Write out every single entry exactly.

Stored data entries
——
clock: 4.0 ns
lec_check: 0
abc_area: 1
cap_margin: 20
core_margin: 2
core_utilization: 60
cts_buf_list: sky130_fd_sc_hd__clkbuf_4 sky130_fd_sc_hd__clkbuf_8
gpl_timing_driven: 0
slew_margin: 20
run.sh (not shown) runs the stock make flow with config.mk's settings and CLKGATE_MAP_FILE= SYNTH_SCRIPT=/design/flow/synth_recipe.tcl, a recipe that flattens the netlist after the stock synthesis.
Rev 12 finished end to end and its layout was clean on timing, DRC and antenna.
——
◆ Expected answer ◆
clock: 4.0 ns
lec_check: 0
abc_area: 1
cap_margin: 20
core_margin: 2
core_utilization: 60
cts_buf_list: sky130_fd_sc_hd__clkbuf_4 sky130_fd_sc_hd__clkbuf_8
gpl_timing_driven: 0
slew_margin: 20
run.sh (not shown) runs the stock make flow with config.mk's settings and CLKGATE_MAP_FILE= SYNTH_SCRIPT=/design/flow/synth_recipe.tcl, a recipe that flattens the netlist after the stock synthesis.
Rev 12 finished end to end and its layout was clean on timing, DRC and antenna.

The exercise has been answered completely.